In pursuit of color changes, a flower is filled with purple, red, yellow, green, blue and other colors, and the production process is quite mature.
For example, Yongzheng Doucai celestial vase with cloud and dragon pattern, Yongzheng Doucai consecrated jar with folded lotus pattern lid, Yongzheng Doucai candlestick with flower pattern, Yongzheng Doucai amphorae with pastel cloud and dragon pattern, etc., are all exquisite products.
It is important to mention here that when making pastels, Chen Wenzhe also specially made an embroidery pier with ancient Yongzheng pastel paintings.
This type of utensil is quite special.

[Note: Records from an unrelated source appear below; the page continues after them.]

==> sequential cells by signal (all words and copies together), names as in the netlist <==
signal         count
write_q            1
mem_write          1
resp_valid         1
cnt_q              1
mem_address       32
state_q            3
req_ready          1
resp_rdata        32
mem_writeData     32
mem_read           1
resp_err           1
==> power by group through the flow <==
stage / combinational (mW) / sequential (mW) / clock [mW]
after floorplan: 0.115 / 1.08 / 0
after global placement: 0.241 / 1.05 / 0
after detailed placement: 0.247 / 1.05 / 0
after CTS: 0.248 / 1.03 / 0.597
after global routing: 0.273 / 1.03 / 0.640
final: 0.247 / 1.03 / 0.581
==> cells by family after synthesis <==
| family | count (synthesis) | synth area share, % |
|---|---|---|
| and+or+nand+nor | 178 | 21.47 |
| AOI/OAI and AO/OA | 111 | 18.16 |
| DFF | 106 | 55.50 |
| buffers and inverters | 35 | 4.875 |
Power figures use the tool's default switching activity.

Chen Wenzhe has never made it before, so he made it first.
Yongzheng pastels were very prosperous, and there were naturally many good works.
For example, the pastel pheasant and peony pattern plates from the Yongzheng period are also very famous.
The decoration of this piece is more in line with Chen Wenzhe's current plan, with peony patterns inside.
Pastel pheasant and peony pattern plate, the inner bottom of the plate is painted with pheasant and peony pattern, lined with travertine, magnolia and chrysanthemum patterns.
The decorative style of this plate is close to the pastel porcelain of the Kangxi period of the Qing Dynasty.
In particular, the decorative method of consecrating a brocade ground around the rim and filling the center of the plate with patterns is very common in pastel utensils during the Kangxi period.
It can be inferred from this that this artifact should be an early work of Yongzheng.
The use of pheasants, peonies, travertine, etc. in decoration means "good luck and wealth" and "longevity and wealth".
This decorative technique of borrowing meaning from objects was very popular on porcelain in the Qing Dynasty.
And why is it so popular? Isn’t it because the effect is more beautiful?
It has a good meaning and is even more beautiful, so naturally we should do more of it.